Filter the lines below, keeping each one that holds "group".

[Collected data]

--------------------------------

## src/rtl/exec_unit_arbiter.sv

```systemverilog
// rtl/exec_unit_arbiter.sv - round-robin arbiter sharing one exec_unit between two requesters
//
// Purpose:
//    Two requesters (req0 = integer issue slot, req1 = address-gen/branch-target slot)
//    compete for a single combinational exec_unit. The winner's operands drive eu_*;
//    the exec_unit result is captured into a one-entry response register.
//
// Ports:
//    clk, rst_n              clock, asynchronous active-low reset
//    reqN_valid_i/ready_o    request handshake (N = 0,1), fire = valid && ready
//    reqN_pc/rs1/rs2/imm_i   32-bit operands
//    reqN_params_i           6-bit operand selects + exec_op
//    reqN_tag_i              opaque tag returned with the response
//    eu_pc/rs1/rs2/imm_o     operands to the exec_unit (0 when nothing is granted)
//    eu_params_o             params to the exec_unit
//    eu_result_i             combinational exec_unit result
//    rsp_valid_o/ready_i     response handshake
//    rsp_result/src/tag_o    registered result, producing requester, its tag
//    perf_grant0/1_o,
//    perf_stall_o            saturating counters, present only with EXEC_ARB_PERF_EN
//
// Build option: define EXEC_ARB_PERF_EN to add the performance counters.

module exec_unit_arbiter #(
   parameter int TAG_W = 4
`ifdef EXEC_ARB_PERF_EN
   ,
   parameter int PERF_CNT_W = 16
`endif
) (
   input  logic             clk,
   input  logic             rst_n,

   input  logic             req0_valid_i,
   output logic             req0_ready_o,
   input  logic [31:0]      req0_pc_i,
   input  logic [31:0]      req0_rs1_i,
   input  logic [31:0]      req0_rs2_i,
   input  logic [31:0]      req0_imm_i,
   input  logic [5:0]       req0_params_i,
   input  logic [TAG_W-1:0] req0_tag_i,

   input  logic             req1_valid_i,
   output logic             req1_ready_o,
   input  logic [31:0]      req1_pc_i,
   input  logic [31:0]      req1_rs1_i,
   input  logic [31:0]      req1_rs2_i,
   input  logic [31:0]      req1_imm_i,
   input  logic [5:0]       req1_params_i,
   input  logic [TAG_W-1:0] req1_tag_i,

   output logic [31:0]      eu_pc_o,
   output logic [31:0]      eu_rs1_o,
   output logic [31:0]      eu_rs2_o,
   output logic [31:0]      eu_imm_o,
   output logic [5:0]       eu_params_o,
   input  logic [31:0]      eu_result_i,

   output logic             rsp_valid_o,
   input  logic             rsp_ready_i,
   output logic [31:0]      rsp_result_o,
   output logic             rsp_src_o,
   output logic [TAG_W-1:0] rsp_tag_o
`ifdef EXEC_ARB_PERF_EN
   ,
   output logic [PERF_CNT_W-1:0] perf_grant0_o,
   output logic [PERF_CNT_W-1:0] perf_grant1_o,
   output logic [PERF_CNT_W-1:0] perf_stall_o
`endif
);

   logic             rsp_valid_q;
   logic [31:0]      rsp_result_q;
   logic             rsp_src_q;
   logic [TAG_W-1:0] rsp_tag_q;
   logic             last_grant_q;

   logic             can_issue;
   logic             grant_vld;
   logic             grant_idx;
   logic             fire;
   logic [TAG_W-1:0] grant_tag;

   // The response slot can take a new result when empty or being drained this cycle.
   assign can_issue = !rsp_valid_q || rsp_ready_i;

   // On conflict, the requester that did not win last time goes first.
   always_comb begin
      grant_vld = req0_valid_i || req1_valid_i;
      if (req0_valid_i && req1_valid_i) begin
         grant_idx = ~last_grant_q;
      end else begin
         grant_idx = req1_valid_i;
      end
   end

   assign fire         = can_issue && grant_vld;
   assign req0_ready_o = fire && !grant_idx;
   assign req1_ready_o = fire && grant_idx;

   always_comb begin
      eu_pc_o     = '0;
      eu_rs1_o    = '0;
      eu_rs2_o    = '0;
      eu_imm_o    = '0;
      eu_params_o = '0;
      grant_tag   = '0;
      if (grant_vld) begin
         if (grant_idx) begin
            eu_pc_o     = req1_pc_i;
            eu_rs1_o    = req1_rs1_i;
            eu_rs2_o    = req1_rs2_i;
            eu_imm_o    = req1_imm_i;
            eu_params_o = req1_params_i;
            grant_tag   = req1_tag_i;
         end else begin
            eu_pc_o     = req0_pc_i;
            eu_rs1_o    = req0_rs1_i;
            eu_rs2_o    = req0_rs2_i;
            eu_imm_o    = req0_imm_i;
            eu_params_o = req0_params_i;
            grant_tag   = req0_tag_i;
         end
      end
   end

   // last_grant resets to 1 so req0 wins the first conflict after reset.
   always_ff @(posedge clk or negedge rst_n) begin
      if (!rst_n) begin
         rsp_valid_q  <= 1'b0;
         rsp_result_q <= '0;
         rsp_src_q    <= 1'b0;
         rsp_tag_q    <= '0;
         last_grant_q <= 1'b1;
      end else if (fire) begin
         // A same-cycle drain is implied: the new result overwrites the old one.
         rsp_valid_q  <= 1'b1;
         rsp_result_q <= eu_result_i;
         rsp_src_q    <= grant_idx;
         rsp_tag_q    <= grant_tag;
         last_grant_q <= grant_idx;
      end else if (rsp_ready_i) begin
         rsp_valid_q  <= 1'b0;
      end
   end

   assign rsp_valid_o  = rsp_valid_q;
   assign rsp_result_o = rsp_result_q;
   assign rsp_src_o    = rsp_src_q;
   assign rsp_tag_o    = rsp_tag_q;

`ifdef EXEC_ARB_PERF_EN
   logic [PERF_CNT_W-1:0] perf_grant0_q;
   logic [PERF_CNT_W-1:0] perf_grant1_q;
   logic [PERF_CNT_W-1:0] perf_stall_q;
   logic                  stall;

   assign stall = (req0_valid_i || req1_valid_i) && !can_issue;

   // Counters stick at all-ones rather than wrapping.
   always_ff @(posedge clk or negedge rst_n) begin
      if (!rst_n) begin
         perf_grant0_q <= '0;
         perf_grant1_q <= '0;
         perf_stall_q  <= '0;
      end else begin
         if (req0_ready_o && (perf_grant0_q != '1)) begin
            perf_grant0_q <= perf_grant0_q + PERF_CNT_W'(1);
         end
         if (req1_ready_o && (perf_grant1_q != '1)) begin
            perf_grant1_q <= perf_grant1_q + PERF_CNT_W'(1);
         end
         if (stall && (perf_stall_q != '1)) begin
            perf_stall_q <= perf_stall_q + PERF_CNT_W'(1);
         end
      end
   end

   assign perf_grant0_o = perf_grant0_q;
   assign perf_grant1_o = perf_grant1_q;
   assign perf_stall_o  = perf_stall_q;
`endif

endmodule

```

## config.mk

```make
export PLATFORM = sky130hd
export DESIGN_NAME = exec_unit_arbiter
export DESIGN_NICKNAME = d
export VERILOG_FILES = /design/src/rtl/exec_unit_arbiter.sv
export SDC_FILE = /design/constraint.sdc
export NUM_CORES = 1
export LEC_CHECK = 0
export CORE_AREA = 2 2 188 190
export DETAILED_ROUTE_END_ITERATION = 7
export DIE_AREA = 0 0 190 192
export MAX_ROUTING_LAYER = met4
export SLEW_MARGIN = 30
export SYNTH_ARGS = -nofsm -noshare
export SYNTH_HDL_FRONTEND = slang
export SYNTH_SLANG_ARGS = --single-unit
```

## constraint.sdc

```tcl
create_clock -name clk -period 2.75 [get_ports clk]
set_clock_uncertainty 0.05 [all_clocks]
set_input_delay 0.55 -clock clk [delete_from_list [all_inputs] [get_ports clk]]
set_output_delay 0.55 -clock clk [all_outputs]
set_load 0.05 [all_outputs]
```

==> metrics.yaml <==
worstPathMaxFanout: 27
reg2regPathDepth: 4
final_cell_mix: "clkdlybuf4s50_1 (348), nand2_1 (269), buf_12 (136)"
post-cts-setup-buffers: 0
dp_hpwl_um: 18000
cts_max_level: 2
total_power_w: 0.00464
r2r_end: "rsp_result_o[10]"
required_ns: 2.15
die_x_um: 190
synth_cell_types: 20
setup_violations: 0
place_inst: 1458
wl_per_cell_um: 15.1
vias: 5386
timing.rr.start: "rsp_valid_o"
hold_class: "in -> async"
syn_area_per_cell_um2: 6.50
synth_nets: 860
cts_tree: "yes"
max_slew_margin_pct: 62.0
fin_crit_ns: 2.70
final_common_cell: "clkdlybuf4s50_1"
max_freq_mhz: 370
grt_max_degree: 59
ys_seq_area_share_pct: 27.5
fin_cells: 1470
ys_ff_latch: 39
timing.final.crit_share_pct: 98.2
drt-vias-per-instance: 3.66
clk_pin_slew_ns: 0.06
ant_nets: 0
root_buffer: "clkbuf_16"
wl_um: 22300
initial_core_util_pct: 10.4
ir_drop_mv: 0.494
antenna_found_initial: 0
drive_above_1_share_pct: 22.0
grt-ovfl-total: 0
rsz0062_at_grt: "true"
p_leak_nw: 4.33
area_delta_synth_final_pct: 198
n_antenna_cell: 0
finalHoldViolations: 0
synthCells: 547
status: "finished clean"
grt_pass1_vias: 5123
track_usage_pct: 11.1
reg2reg_setup_slack_ns: 1.12
cp.arrival_ns: 2.10
critPathCaptureType: "output port"
place_congestion: 0.809
drt_iter0_markers: 156
startpoint_type: "input pin"
cts_buffers: 5
rows: 68
clockBufferDepth: 2
io_pins: 487
nNetsFinal: 1327
path_class: "in -> out"
port_buffers: 486
grt_pass1_wl_um: 30400
dieArea_um2: 36500
maxCapViolCount: 0
insertion_delay_ns: 0.28
drcViolationCount: 0
synth_area_um2: 3550
slew_violations: 0
yosysWarningCount: 0
dr.pass1.iters: 6
core_region_area_um2: 34300
die_h_um: 192
cts_sinks: 39
power.density_nw_per_um2: 438
tightestPinTransition_ns: 0.568
==> final cells by class <==
type,count,area [µm²]
fill,3514,23700
timing repair buffer,511,6550
multi-input combinational,457,2360
sequential,39,977
tap,455,569
clock buffer,5,125
clock inverter,3,15.0
==> cells by family after synthesis <==
group                  synth area share [%]
and+or+nand+nor                        29.5
AOI/OAI and AO/OA                      20.8
buffers and inverters                  8.17
DFF                                    27.5
muxes                                  14.0
==> Yosys cell counts <==
master | instances | area share [%]
buf_2 | 10 | 1.4
and2_4 | 1 | 0.25
or2_1 | 1 | 0.18
dfrtp_1 | 38 | 27
a31oi_1 | 1 | 0.18
buf_6 | 7 | 2.2
a21o_1 | 1 | 0.21
clkbuf_1 | 25 | 2.6
a21boi_2 | 1 | 0.32
o21ai_0 | 134 | 19
a21oi_1 | 9 | 1.3
nand2b_1 | 2 | 0.35
nor2_1 | 1 | 0.11
buf_4 | 9 | 1.9
and2_1 | 1 | 0.18
mux2_2 | 6 | 1.9
dfstp_2 | 1 | 0.74
mux2_4 | 26 | 11
mux2i_1 | 4 | 1.1
nand2_1 | 269 | 28
==> metal layers <==
| layer | GRT usage (%) | up-vias | part of all wire, % |
|---|---|---|---|
| met5 | - | - | 0 |
| met4 | 2.44 | 0 | 1.3 |
| met3 | 2.47 | 14 | 7.7 |
| met2 | 19.5 | 258 | 51 |
| met1 | 12.9 | 2394 | 40 |
| li1 | - | 2720 | - |
==> sequential cells by signal, indices dropped and copies added (netlist names) <==
register / count
rsp_tag_o: 4
rsp_valid_o: 1
rsp_result_o: 32
rsp_src_o: 1
last_grant_q: 1
==> worst max-delay path by stage <==
stage	from	end	slack, ns	cells past startpoint
after global routing	req1_valid_i	eu_rs1_o[30]	-0.03	7
after global placement	req1_valid_i	eu_rs1_o[22]	0.007	7
after detailed placement	req1_valid_i	eu_rs1_o[22]	-0.02	7
after CTS	req1_valid_i	eu_rs1_o[22]	-0.03	7
final	req1_valid_i	eu_rs1_o[7]	0.05	7
after floorplan	req0_valid_i	eu_rs1_o[26]	-0.19	6
==> repair_timing <==
| action | in CTS | in global routing |
|---|---|---|
| gates cloned | 0 | 4 |
| pin swaps | 0 | 0 |
| hold buffers | 0 | 0 |
| endpoints found under the hold margin | 0 | 0 |
| setup endpoints to repair | 3 | 62 |
| gates resized for setup | 2 | 32 |
==> where the power goes <==
group / switching [W] / internal, W / leakage [nW]
Combinational: 0.00177 / 0.00160 / 3.80
Clock: 0.000238 / 0.000331 / 0.0733
Sequential: 0.0000547 / 0.000659 / 0.450
Total: 0.00206 / 0.00259 / 4.33
==> worst max-delay path, stage by stage <==
cell and delay, ns:
clkdlybuf4s50_1 0.50, a21boi_4 0.22, buf_4 0.22, buf_12 0.18, nand2_1 0.06, o21ai_1 0.18
buf_12 0.18
==> stage by stage <==
stage | instance area (µm²) | util (%) | worst slack [ns] | hold slack (ns) | TNS (ns)
6_report | 10600 | 30.9 | 0.0498 | 0.177 | 0
5_1_grt | 10600 | 30.9 | -0.0289 | 0.224 | -0.167
4_1_cts | 10400 | 30.3 | -0.0295 | 0.370 | -0.0583
3_5_place_dp | 10300 | 29.9 | -0.0198 | 0.422 | -0.0300
3_3_place_gp | 10300 | 29.9 | 0.00722 | 0.412 | 0
2_1_floorplan | 3550 | - | -0.189 | 0.204 | -0.944
(Power assumes the default switching activity.)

--------------------------------

[SOLUTION BELOW]:
group                  synth area share [%]
group / switching [W] / internal, W / leakage [nW]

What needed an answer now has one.